The Effect of Titanium Oxide Nanotubes on the Surface Hardness of a Three-Dimensional Printed Denture Base Material

Abstract

Background: In the field of dentistry, there has been a growing prevalence of digital manufacturing technologies in recent years. Presently, the manufacturing of removable complete dentures using three-dimensional printing can be achieved through the utilization of computer-aided design and computer-aided manufacture (CAD-CAM) technology. This technology combines additive and subtractive techniques, commonly referred to as fast prototyping and three-dimensional printing, and employs PMMA professional light-curing resin as the material. The objective of this study is to assess the impact of titanium oxide nanotubes on the hardness of the underlying material utilized in 3D printed dentures.

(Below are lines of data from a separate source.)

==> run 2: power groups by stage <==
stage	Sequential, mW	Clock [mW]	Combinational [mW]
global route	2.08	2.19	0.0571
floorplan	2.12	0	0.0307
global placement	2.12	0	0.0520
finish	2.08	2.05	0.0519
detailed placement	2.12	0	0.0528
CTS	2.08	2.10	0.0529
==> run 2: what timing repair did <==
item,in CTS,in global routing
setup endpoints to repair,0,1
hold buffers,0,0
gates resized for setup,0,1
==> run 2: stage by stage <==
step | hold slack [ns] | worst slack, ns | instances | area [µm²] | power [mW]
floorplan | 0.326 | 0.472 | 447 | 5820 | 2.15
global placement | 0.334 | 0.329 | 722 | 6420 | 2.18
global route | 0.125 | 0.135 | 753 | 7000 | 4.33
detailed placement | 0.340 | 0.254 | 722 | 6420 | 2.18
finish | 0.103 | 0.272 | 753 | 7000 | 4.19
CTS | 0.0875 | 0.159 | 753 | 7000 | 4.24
$ cat src/rtl/lct_pkg.sv
`timescale 1ns / 1ps

package lct_pkg;

  localparam int DEFAULT_ENTRIES = 64;

  localparam int IDX_FIELD_W = 6;
  localparam int LEN_FIELD_W = 7;

  localparam logic [1:0] MODE_LINK   = 2'd0;
  localparam logic [1:0] MODE_UNLINK = 2'd1;
  localparam logic [1:0] MODE_QUERY  = 2'd2;

  typedef struct packed {
    logic [1:0]             mode;
    logic [IDX_FIELD_W-1:0] first_entry;
    logic [IDX_FIELD_W-1:0] second_entry;
  } in_word_t;

  typedef struct packed {
    logic [IDX_FIELD_W-1:0] member;
    logic [LEN_FIELD_W-1:0] chain_length;
    logic                   is_last;
  } out_word_t;

  typedef enum logic [1:0] {
    ST_IDLE,
    ST_BACK,
    ST_COUNT,
    ST_EMIT
  } lct_state_t;

  // controller -> datapath
  typedef struct packed {
    logic wr_link;
    logic wr_unlink;
    logic start;
    logic step;
    logic to_fwd;
    logic restart;
    logic emit;
    logic use_succ;
  } lct_cmd_t;

  // datapath -> controller
  typedef struct packed {
    logic first_ok;
    logic second_ok;
    logic link_ok;
    logic cap_hit;
    logic emit_last;
    logic out_free;
  } lct_sts_t;

endpackage

$ cat src/rtl/lct_chan_if.sv
`timescale 1ns / 1ps

interface lct_chan_if #(
  parameter type T = logic
);
  logic valid;
  logic ready;
  T     data;

  modport source (output valid, output data, input ready);
  modport sink   (input valid, input data, output ready);
endinterface

$ cat src/rtl/lct_datapath.sv
`timescale 1ns / 1ps

module lct_datapath
  import lct_pkg::*;
#(
  parameter int ENTRIES = DEFAULT_ENTRIES
) (
  input  logic      clk,
  input  logic      rst_n,
  input  in_word_t  in_word,
  input  lct_cmd_t  cmd,
  output lct_sts_t  sts,
  input  logic      out_ready,
  output logic      out_valid,
  output out_word_t out_word
);

  localparam int IDX_W = (ENTRIES > 1) ? $clog2(ENTRIES) : 1;
  localparam int CNT_W = $clog2(ENTRIES + 1);
  localparam logic [CNT_W-1:0]       CNT_CAP = CNT_W'(ENTRIES);
  localparam logic [LEN_FIELD_W-1:0] ENT_LIM = LEN_FIELD_W'(ENTRIES);

  // link tables: valid flags in flops (cleared on reset), indexes in memory
  logic             pred_v_r [ENTRIES];
  logic             succ_v_r [ENTRIES];
  logic [IDX_W-1:0] pred_mem [ENTRIES];
  logic [IDX_W-1:0] succ_mem [ENTRIES];

  logic             pred_rv_r;
  logic             succ_rv_r;
  logic [IDX_W-1:0] pred_ri_r;
  logic [IDX_W-1:0] succ_ri_r;

  logic [IDX_W-1:0] cur_r;
  logic [IDX_W-1:0] head_r;
  logic [CNT_W-1:0] cnt_r;
  logic [CNT_W-1:0] total_r;

  logic             out_valid_r;
  out_word_t        out_word_r;

  logic [IDX_W-1:0] a_idx;
  logic [IDX_W-1:0] b_idx;
  logic [IDX_W-1:0] link_idx;
  logic             link_ok;
  logic             emit_last;
  logic             out_free;
  logic [IDX_W-1:0] rd_addr;
  logic             rd_en;

  assign a_idx     = in_word.first_entry[IDX_W-1:0];
  assign b_idx     = in_word.second_entry[IDX_W-1:0];
  assign link_idx  = cmd.use_succ ? succ_ri_r : pred_ri_r;
  assign link_ok   = cmd.use_succ ? succ_rv_r : pred_rv_r;
  assign emit_last = (cnt_r == total_r);
  assign out_free  = !out_valid_r || out_ready;

  assign sts.first_ok  = ({1'b0, in_word.first_entry} < ENT_LIM);
  assign sts.second_ok = ({1'b0, in_word.second_entry} < ENT_LIM);
  assign sts.link_ok   = link_ok;
  assign sts.cap_hit   = (cnt_r == CNT_CAP);
  assign sts.emit_last = emit_last;
  assign sts.out_free  = out_free;

  always_comb begin
    if (cmd.start) begin
      rd_addr = a_idx;
    end else if (cmd.to_fwd) begin
      rd_addr = cur_r;
    end else if (cmd.restart) begin
      rd_addr = head_r;
    end else begin
      rd_addr = link_idx;
    end
  end

  assign rd_en = cmd.start || cmd.step || cmd.to_fwd || cmd.restart ||
                 (cmd.emit && !emit_last);

  always_ff @(posedge clk) begin
    if (!rst_n) begin
      for (int i = 0; i < ENTRIES; i++) begin
        pred_v_r[i] <= 1'b0;
        succ_v_r[i] <= 1'b0;
      end
    end else if (cmd.wr_link || cmd.wr_unlink) begin
      pred_v_r[b_idx] <= cmd.wr_link;
      succ_v_r[a_idx] <= cmd.wr_link;
    end
  end

  always_ff @(posedge clk) begin
    if (cmd.wr_link) begin
      pred_mem[b_idx] <= a_idx;
      succ_mem[a_idx] <= b_idx;
    end
  end

  // registered reads; data holds while no read is issued (output stall)
  always_ff @(posedge clk) begin
    if (rd_en) begin
      pred_ri_r <= pred_mem[rd_addr];
      succ_ri_r <= succ_mem[rd_addr];
    end
  end

  always_ff @(posedge clk) begin
    if (!rst_n) begin
      pred_rv_r <= 1'b0;
      succ_rv_r <= 1'b0;
    end else if (rd_en) begin
      pred_rv_r <= pred_v_r[rd_addr];
      succ_rv_r <= succ_v_r[rd_addr];
    end
  end

  // walk position and step counter, shared by all three passes
  always_ff @(posedge clk) begin
    if (!rst_n) begin
      cnt_r   <= '0;
      total_r <= '0;
    end else if (cmd.start) begin
      cnt_r <= '0;
    end else if (cmd.step) begin
      cnt_r <= cnt_r + 1'b1;
    end else if (cmd.to_fwd) begin
      cnt_r <= CNT_W'(1);
    end else if (cmd.restart) begin
      total_r <= cnt_r;
      cnt_r   <= CNT_W'(1);
    end else if (cmd.emit && !emit_last) begin
      cnt_r <= cnt_r + 1'b1;
    end
  end

  always_ff @(posedge clk) begin
    if (cmd.start) begin
      cur_r <= a_idx;
    end else if (cmd.step) begin
      cur_r <= link_idx;
    end else if (cmd.restart) begin
      cur_r <= head_r;
    end else if (cmd.emit && !emit_last) begin
      cur_r <= link_idx;
    end
  end

  always_ff @(posedge clk) begin
    if (cmd.to_fwd) begin
      head_r <= cur_r;
    end
  end

  always_ff @(posedge clk) begin
    if (!rst_n) begin
      out_valid_r <= 1'b0;
    end else if (cmd.emit) begin
      out_valid_r <= 1'b1;
    end else if (out_ready) begin
      out_valid_r <= 1'b0;
    end
  end

  always_ff @(posedge clk) begin
    if (cmd.emit) begin
      out_word_r.member       <= IDX_FIELD_W'(cur_r);
      out_word_r.chain_length <= LEN_FIELD_W'(total_r);
      out_word_r.is_last      <= emit_last;
    end
  end

  assign out_valid = out_valid_r;
  assign out_word  = out_word_r;

  a_cnt_bound: assert property (@(posedge clk) disable iff (!rst_n)
    cnt_r <= CNT_CAP)
    else $error("walk counter beyond table size");

  a_total_range: assert property (@(posedge clk) disable iff (!rst_n)
    cmd.emit |-> (total_r != '0) && (total_r <= CNT_CAP))
    else $error("chain length out of range while emitting");

  // second forward pass must retrace the counting pass
  a_rewalk: assert property (@(posedge clk) disable iff (!rst_n)
    (cmd.emit && !emit_last) |-> succ_rv_r)
    else $error("emit pass lost a successor link");

  a_emit_loads: assert property (@(posedge clk) disable iff (!rst_n)
    cmd.emit |=> out_valid_r && (out_word_r.is_last == $past(emit_last)))
    else $error("emitted word not loaded");

endmodule

$ cat src/rtl/lct_ctrl.sv
`timescale 1ns / 1ps

module lct_ctrl
  import lct_pkg::*;
(
  input  logic       clk,
  input  logic       rst_n,
  input  logic       in_valid,
  input  logic [1:0] in_mode,
  input  lct_sts_t   sts,
  output logic       in_ready,
  output lct_cmd_t   cmd
);

  lct_state_t state_r;
  lct_state_t state_nxt;

  always_ff @(posedge clk) begin
    if (!rst_n) begin
      state_r <= ST_IDLE;
    end else begin
      state_r <= state_nxt;
    end
  end

  always_comb begin
    state_nxt = state_r;
    unique case (state_r)
      ST_IDLE: begin
        if (in_valid && (in_mode == MODE_QUERY) && sts.first_ok) begin
          state_nxt = ST_BACK;
        end
      end
      ST_BACK: begin
        if (!(sts.link_ok && !sts.cap_hit)) begin
          state_nxt = ST_COUNT;
        end
      end
      ST_COUNT: begin
        if (!(sts.link_ok && !sts.cap_hit)) begin
          state_nxt = ST_EMIT;
        end
      end
      ST_EMIT: begin
        if (sts.out_free && sts.emit_last) begin
          state_nxt = ST_IDLE;
        end
      end
      default: state_nxt = ST_IDLE;
    endcase
  end

  always_comb begin
    cmd      = '0;
    in_ready = 1'b0;
    unique case (state_r)
      ST_IDLE: begin
        in_ready = 1'b1;
        if (in_valid) begin
          unique case (in_mode)
            MODE_LINK:   cmd.wr_link   = sts.first_ok && sts.second_ok;
            MODE_UNLINK: cmd.wr_unlink = sts.first_ok && sts.second_ok;
            MODE_QUERY:  cmd.start     = sts.first_ok;
            default:     ;
          endcase
        end
      end
      ST_BACK: begin
        if (sts.link_ok && !sts.cap_hit) begin
          cmd.step = 1'b1;
        end else begin
          cmd.to_fwd = 1'b1;
        end
      end
      ST_COUNT: begin
        cmd.use_succ = 1'b1;
        if (sts.link_ok && !sts.cap_hit) begin
          cmd.step = 1'b1;
        end else begin
          cmd.restart = 1'b1;
        end
      end
      ST_EMIT: begin
        cmd.use_succ = 1'b1;
        cmd.emit     = sts.out_free;
      end
      default: ;
    endcase
  end

  a_one_cmd: assert property (@(posedge clk) disable iff (!rst_n)
    $onehot0({cmd.wr_link, cmd.wr_unlink, cmd.start, cmd.step,
              cmd.to_fwd, cmd.restart, cmd.emit}))
    else $error("conflicting datapath commands");

  a_last_ends: assert property (@(posedge clk) disable iff (!rst_n)
    (state_r == ST_EMIT && sts.out_free && sts.emit_last) |=> state_r == ST_IDLE)
    else $error("query did not end after last member");

  a_start_walk: assert property (@(posedge clk) disable iff (!rst_n)
    cmd.start |=> state_r == ST_BACK)
    else $error("query start did not enter backward walk");

endmodule

$ cat src/rtl/linked_chain_table_top.sv
`timescale 1ns / 1ps

// Table of ENTRIES entries, each with an optional predecessor and successor
// link. A link word (mode 0) makes first_entry the predecessor of
// second_entry, an unlink word (mode 1) clears those two links; both take
// one cycle and return nothing, as do mode 3 and words naming entries
// outside the table. A query word (mode 2) walks back from first_entry to
// the chain head, then forward to the tail, and returns one word per member,
// head first, each with the chain length and a last flag. Each link table
// has one registered read port, so a walk advances one link per cycle (the
// emit walk only while the result side is not stalled); the forward walk
// runs twice (once to count, once to emit). A query holds the input from
// its accept through the backward, count and emit passes, also while the
// result side stalls. The next word is taken in the cycle after the last
// member enters the output register.
// Walks are capped at ENTRIES steps, so looped chains always finish.
module linked_chain_table_top
  import lct_pkg::*;
#(
  parameter int ENTRIES = DEFAULT_ENTRIES
) (
  input  logic       clk,
  input  logic       rst_n,
  lct_chan_if.sink   in_ch,
  lct_chan_if.source out_ch
);

  lct_cmd_t  cmd;
  lct_sts_t  sts;
  in_word_t  in_word;
  out_word_t out_word;

  assign in_word     = in_ch.data;
  assign out_ch.data = out_word;

  lct_ctrl u_ctrl (
    .clk      (clk),
    .rst_n    (rst_n),
    .in_valid (in_ch.valid),
    .in_mode  (in_word.mode),
    .sts      (sts),
    .in_ready (in_ch.ready),
    .cmd      (cmd)
  );

  lct_datapath #(
    .ENTRIES (ENTRIES)
  ) u_datapath (
    .clk       (clk),
    .rst_n     (rst_n),
    .in_word   (in_word),
    .cmd       (cmd),
    .sts       (sts),
    .out_ready (out_ch.ready),
    .out_valid (out_ch.valid),
    .out_word  (out_word)
  );

endmodule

Materials and methods: The specimens were generated using 3D builder software developed by Microsoft Corporation, utilizing computer-aided design techniques. Specimens were designed with particular dimensions in compliance with the test standards for hardness. The denture resin 3D printed with titanium oxide nanotubes (Howngue, China TiO2 / D: 15-30 nm / L: 2-3 nm) was categorized into five groups (group 1 - 1% / group 2 - 1.5% / group 3 - 2% / group 4 - 2.5% / group 5 - 3%) based on weight. The specimens were printed using the Asiga max 3D printer, which utilizes digital light processing technology and is manufactured in Australia. Results: The average hardness values for the groups reinforced with 1% by weight of titanium oxide nanotubes showed a significant increase compared to the control group and with 1.5 % showed no significant difference. In contrast, the values for the other reinforcement groups declined considerably. Conclusion: The hardness of denture bases made from three-dimensionally printed material was successfully increased by including titanium nanotubes at concentrations of 1% by weight.